Collected data entries
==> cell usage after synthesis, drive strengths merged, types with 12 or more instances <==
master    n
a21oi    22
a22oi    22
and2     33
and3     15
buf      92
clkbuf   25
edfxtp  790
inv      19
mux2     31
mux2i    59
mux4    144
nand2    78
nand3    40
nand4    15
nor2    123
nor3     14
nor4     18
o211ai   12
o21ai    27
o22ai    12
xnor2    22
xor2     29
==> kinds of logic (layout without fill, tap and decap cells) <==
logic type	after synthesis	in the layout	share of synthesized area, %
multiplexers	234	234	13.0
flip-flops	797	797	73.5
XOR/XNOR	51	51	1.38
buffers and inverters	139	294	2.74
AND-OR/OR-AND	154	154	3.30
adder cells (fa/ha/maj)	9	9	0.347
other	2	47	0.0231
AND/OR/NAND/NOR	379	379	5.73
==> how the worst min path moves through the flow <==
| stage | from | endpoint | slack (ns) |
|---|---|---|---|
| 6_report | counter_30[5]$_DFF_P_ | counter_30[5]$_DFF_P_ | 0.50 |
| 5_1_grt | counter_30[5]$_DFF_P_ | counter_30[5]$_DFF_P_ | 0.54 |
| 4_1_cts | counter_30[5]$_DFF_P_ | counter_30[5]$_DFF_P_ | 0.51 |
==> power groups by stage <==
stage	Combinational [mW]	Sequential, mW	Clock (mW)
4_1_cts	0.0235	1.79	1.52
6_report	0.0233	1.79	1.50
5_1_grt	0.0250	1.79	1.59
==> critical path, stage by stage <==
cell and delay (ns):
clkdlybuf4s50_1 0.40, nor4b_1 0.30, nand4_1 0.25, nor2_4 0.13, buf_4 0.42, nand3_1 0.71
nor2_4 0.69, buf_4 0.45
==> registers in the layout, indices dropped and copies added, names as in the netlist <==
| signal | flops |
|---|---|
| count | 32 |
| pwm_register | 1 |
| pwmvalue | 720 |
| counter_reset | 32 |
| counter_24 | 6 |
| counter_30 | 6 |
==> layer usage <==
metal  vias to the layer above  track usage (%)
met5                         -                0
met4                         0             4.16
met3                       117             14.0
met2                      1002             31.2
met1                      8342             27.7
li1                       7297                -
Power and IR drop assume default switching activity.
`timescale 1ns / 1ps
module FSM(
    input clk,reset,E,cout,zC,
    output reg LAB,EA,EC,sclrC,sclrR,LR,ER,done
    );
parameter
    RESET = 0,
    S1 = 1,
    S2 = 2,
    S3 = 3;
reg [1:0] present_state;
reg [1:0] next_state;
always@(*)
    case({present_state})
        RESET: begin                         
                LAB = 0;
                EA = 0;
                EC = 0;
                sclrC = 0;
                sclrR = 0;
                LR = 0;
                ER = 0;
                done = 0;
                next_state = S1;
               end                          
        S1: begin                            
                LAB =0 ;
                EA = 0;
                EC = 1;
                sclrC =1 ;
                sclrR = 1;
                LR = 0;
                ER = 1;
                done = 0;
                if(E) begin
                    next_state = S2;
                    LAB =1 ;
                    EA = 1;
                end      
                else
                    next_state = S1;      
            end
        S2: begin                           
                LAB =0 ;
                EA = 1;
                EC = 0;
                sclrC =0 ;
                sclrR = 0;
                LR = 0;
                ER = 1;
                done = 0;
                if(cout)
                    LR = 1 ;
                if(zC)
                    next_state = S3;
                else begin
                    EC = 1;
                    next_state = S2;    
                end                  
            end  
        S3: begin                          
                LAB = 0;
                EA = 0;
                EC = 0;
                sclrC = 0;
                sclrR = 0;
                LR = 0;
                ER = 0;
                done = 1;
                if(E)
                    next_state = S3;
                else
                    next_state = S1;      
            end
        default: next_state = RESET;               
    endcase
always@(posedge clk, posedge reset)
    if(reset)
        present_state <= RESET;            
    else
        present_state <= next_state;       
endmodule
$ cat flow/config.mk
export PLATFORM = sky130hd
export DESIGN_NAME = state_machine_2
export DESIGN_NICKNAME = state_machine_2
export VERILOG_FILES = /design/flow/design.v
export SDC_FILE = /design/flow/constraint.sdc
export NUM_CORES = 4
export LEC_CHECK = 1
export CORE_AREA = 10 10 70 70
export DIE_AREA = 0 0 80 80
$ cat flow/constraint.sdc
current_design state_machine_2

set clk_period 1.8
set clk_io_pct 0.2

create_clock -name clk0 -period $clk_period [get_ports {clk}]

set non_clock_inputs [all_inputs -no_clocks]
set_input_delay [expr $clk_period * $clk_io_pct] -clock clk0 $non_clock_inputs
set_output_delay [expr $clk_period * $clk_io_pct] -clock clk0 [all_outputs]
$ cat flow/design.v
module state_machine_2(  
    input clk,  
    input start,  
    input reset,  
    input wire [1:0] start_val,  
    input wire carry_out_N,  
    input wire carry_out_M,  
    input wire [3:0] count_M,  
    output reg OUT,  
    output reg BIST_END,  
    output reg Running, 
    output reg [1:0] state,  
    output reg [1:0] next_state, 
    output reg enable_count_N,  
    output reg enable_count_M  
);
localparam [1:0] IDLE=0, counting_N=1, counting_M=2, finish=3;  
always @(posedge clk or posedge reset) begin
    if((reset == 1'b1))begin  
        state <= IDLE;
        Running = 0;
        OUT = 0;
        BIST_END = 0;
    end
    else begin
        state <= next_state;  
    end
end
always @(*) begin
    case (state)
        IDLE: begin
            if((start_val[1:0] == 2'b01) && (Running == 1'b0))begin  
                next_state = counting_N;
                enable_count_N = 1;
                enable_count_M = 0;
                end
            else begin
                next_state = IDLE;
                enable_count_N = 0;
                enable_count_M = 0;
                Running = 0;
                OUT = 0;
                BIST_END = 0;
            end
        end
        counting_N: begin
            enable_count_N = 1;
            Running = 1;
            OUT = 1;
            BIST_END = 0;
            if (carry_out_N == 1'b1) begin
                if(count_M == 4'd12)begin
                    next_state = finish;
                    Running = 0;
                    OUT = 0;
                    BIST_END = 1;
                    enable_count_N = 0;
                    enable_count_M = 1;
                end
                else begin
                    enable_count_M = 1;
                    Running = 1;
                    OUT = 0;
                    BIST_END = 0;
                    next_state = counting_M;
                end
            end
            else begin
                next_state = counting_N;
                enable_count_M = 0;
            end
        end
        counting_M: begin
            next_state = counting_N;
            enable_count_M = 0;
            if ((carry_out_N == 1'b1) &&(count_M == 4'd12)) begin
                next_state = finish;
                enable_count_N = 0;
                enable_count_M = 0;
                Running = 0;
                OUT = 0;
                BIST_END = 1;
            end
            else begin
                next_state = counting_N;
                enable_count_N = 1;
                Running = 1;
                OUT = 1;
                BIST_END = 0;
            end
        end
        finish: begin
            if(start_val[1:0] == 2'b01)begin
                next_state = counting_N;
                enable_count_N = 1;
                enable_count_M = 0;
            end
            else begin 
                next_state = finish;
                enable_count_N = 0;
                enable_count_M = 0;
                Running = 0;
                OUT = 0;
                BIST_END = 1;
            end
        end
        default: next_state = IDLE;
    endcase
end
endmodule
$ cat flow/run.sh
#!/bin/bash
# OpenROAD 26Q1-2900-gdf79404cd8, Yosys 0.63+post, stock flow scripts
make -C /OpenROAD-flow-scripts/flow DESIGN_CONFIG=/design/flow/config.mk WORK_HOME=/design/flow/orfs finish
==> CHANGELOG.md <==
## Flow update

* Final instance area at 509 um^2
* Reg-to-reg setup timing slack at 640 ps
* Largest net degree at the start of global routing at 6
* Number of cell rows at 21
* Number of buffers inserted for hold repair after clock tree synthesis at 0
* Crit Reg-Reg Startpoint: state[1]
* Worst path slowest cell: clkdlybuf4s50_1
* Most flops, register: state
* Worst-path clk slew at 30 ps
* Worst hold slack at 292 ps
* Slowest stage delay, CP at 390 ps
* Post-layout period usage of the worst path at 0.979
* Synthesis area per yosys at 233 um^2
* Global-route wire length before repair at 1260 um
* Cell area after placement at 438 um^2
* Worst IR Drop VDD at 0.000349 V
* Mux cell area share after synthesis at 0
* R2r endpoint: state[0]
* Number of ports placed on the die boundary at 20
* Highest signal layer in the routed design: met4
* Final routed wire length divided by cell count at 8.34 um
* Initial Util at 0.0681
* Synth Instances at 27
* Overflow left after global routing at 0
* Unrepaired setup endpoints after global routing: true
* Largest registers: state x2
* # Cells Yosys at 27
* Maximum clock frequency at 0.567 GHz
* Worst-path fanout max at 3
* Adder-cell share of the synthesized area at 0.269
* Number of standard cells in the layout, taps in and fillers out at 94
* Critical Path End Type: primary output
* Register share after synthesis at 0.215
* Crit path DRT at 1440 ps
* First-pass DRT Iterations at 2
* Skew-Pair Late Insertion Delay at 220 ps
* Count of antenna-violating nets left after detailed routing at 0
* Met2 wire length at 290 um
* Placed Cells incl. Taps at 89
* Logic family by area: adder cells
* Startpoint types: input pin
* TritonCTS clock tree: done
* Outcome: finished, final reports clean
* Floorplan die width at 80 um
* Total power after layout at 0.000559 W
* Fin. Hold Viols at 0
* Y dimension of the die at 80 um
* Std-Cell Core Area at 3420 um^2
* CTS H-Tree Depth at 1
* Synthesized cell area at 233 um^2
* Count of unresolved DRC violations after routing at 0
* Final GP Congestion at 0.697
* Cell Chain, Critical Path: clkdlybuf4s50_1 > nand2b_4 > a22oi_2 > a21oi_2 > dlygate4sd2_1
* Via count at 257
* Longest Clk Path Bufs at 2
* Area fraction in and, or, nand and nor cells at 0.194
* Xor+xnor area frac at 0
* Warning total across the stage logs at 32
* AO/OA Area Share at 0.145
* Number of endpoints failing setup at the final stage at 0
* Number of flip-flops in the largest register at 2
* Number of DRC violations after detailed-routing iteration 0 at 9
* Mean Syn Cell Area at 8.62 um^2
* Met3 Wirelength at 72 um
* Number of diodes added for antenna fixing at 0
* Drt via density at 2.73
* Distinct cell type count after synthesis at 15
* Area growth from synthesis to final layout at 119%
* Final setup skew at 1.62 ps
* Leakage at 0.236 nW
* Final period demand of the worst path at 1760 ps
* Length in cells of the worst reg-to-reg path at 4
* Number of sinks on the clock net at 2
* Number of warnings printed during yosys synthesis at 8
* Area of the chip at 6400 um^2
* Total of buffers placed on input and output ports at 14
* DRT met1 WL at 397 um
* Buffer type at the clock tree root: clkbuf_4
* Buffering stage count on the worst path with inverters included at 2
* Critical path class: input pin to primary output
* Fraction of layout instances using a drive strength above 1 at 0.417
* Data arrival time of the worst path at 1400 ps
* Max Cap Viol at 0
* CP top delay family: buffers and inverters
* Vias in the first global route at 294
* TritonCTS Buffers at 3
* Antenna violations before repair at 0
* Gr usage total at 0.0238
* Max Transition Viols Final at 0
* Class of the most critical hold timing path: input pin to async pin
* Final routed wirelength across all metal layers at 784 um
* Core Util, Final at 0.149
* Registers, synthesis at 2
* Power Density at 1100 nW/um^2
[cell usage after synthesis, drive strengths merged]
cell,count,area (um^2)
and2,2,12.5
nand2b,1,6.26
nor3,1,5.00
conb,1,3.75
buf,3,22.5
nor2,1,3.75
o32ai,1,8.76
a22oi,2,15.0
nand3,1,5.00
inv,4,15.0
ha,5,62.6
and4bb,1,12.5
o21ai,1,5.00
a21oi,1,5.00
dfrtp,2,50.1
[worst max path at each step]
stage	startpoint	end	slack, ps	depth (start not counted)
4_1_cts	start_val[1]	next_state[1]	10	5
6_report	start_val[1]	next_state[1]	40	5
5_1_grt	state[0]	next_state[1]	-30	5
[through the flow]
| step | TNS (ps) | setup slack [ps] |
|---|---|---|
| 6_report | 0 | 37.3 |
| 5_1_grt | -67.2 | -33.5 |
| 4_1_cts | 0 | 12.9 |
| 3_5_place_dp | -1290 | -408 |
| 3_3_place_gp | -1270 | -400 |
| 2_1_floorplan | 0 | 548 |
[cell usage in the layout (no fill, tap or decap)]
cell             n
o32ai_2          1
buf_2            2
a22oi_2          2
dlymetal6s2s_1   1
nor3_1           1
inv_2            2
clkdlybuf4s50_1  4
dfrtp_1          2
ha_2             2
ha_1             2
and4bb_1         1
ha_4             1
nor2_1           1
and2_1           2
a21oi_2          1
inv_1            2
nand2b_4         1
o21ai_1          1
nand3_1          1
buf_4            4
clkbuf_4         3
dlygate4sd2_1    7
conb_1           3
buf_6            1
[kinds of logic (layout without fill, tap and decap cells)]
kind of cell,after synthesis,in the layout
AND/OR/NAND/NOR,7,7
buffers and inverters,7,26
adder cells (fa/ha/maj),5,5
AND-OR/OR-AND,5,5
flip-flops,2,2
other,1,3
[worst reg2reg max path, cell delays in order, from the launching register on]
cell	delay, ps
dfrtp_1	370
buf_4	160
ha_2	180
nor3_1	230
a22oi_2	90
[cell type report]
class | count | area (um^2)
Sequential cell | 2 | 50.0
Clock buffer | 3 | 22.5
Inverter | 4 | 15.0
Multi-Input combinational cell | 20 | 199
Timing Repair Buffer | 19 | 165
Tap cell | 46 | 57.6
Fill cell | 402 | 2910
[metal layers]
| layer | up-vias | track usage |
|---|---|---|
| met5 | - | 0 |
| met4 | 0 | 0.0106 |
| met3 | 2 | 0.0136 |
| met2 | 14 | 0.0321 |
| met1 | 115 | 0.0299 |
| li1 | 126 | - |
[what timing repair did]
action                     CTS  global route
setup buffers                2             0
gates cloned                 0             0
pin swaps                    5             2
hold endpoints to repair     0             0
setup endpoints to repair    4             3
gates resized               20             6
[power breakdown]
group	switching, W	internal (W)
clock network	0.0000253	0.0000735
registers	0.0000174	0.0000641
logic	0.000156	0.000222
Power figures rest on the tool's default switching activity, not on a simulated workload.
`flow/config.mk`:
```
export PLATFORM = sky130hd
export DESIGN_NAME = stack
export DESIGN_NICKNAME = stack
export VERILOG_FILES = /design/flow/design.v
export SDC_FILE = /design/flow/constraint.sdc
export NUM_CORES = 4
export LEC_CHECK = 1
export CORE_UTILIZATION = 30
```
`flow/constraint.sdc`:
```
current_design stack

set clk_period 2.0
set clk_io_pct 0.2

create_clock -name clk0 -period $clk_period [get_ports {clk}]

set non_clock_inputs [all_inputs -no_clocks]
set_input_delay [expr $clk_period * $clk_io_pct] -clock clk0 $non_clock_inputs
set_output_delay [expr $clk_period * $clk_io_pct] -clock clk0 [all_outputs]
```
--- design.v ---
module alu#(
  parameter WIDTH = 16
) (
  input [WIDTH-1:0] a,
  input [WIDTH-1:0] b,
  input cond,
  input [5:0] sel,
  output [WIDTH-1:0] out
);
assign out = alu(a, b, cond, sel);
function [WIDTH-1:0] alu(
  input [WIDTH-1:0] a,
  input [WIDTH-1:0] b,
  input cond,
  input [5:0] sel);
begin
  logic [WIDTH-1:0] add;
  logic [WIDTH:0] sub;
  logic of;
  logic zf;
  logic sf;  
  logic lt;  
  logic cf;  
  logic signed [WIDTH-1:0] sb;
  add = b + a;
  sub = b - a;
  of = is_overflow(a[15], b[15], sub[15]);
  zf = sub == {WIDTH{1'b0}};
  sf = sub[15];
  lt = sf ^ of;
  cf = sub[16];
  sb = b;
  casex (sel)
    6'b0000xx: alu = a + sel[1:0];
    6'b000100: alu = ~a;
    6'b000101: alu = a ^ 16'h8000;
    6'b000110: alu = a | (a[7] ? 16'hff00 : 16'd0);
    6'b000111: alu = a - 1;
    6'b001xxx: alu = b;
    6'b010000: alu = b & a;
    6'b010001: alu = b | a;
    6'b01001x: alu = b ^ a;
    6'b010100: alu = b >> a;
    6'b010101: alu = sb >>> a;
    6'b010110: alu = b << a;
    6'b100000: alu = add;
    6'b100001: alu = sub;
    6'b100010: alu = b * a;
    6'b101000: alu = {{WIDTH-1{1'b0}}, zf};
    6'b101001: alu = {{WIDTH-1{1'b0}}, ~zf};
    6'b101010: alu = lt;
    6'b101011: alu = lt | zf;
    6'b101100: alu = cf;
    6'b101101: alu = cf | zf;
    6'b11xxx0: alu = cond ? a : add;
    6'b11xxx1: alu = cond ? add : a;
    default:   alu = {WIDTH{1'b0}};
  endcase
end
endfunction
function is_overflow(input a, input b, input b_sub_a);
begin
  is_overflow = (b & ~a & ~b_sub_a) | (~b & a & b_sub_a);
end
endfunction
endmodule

--- PROBLEM TO SOLVE ---
Of all the entries above, retype exactly the lines from the line with "counter_30[5]$_DFF_P_ | 0.50 |" to the line with "power groups by", both included, and no others.

--- ANSWER SECTION ---
| 6_report | counter_30[5]$_DFF_P_ | counter_30[5]$_DFF_P_ | 0.50 |
| 5_1_grt | counter_30[5]$_DFF_P_ | counter_30[5]$_DFF_P_ | 0.54 |
| 4_1_cts | counter_30[5]$_DFF_P_ | counter_30[5]$_DFF_P_ | 0.51 |
==> power groups by stage <==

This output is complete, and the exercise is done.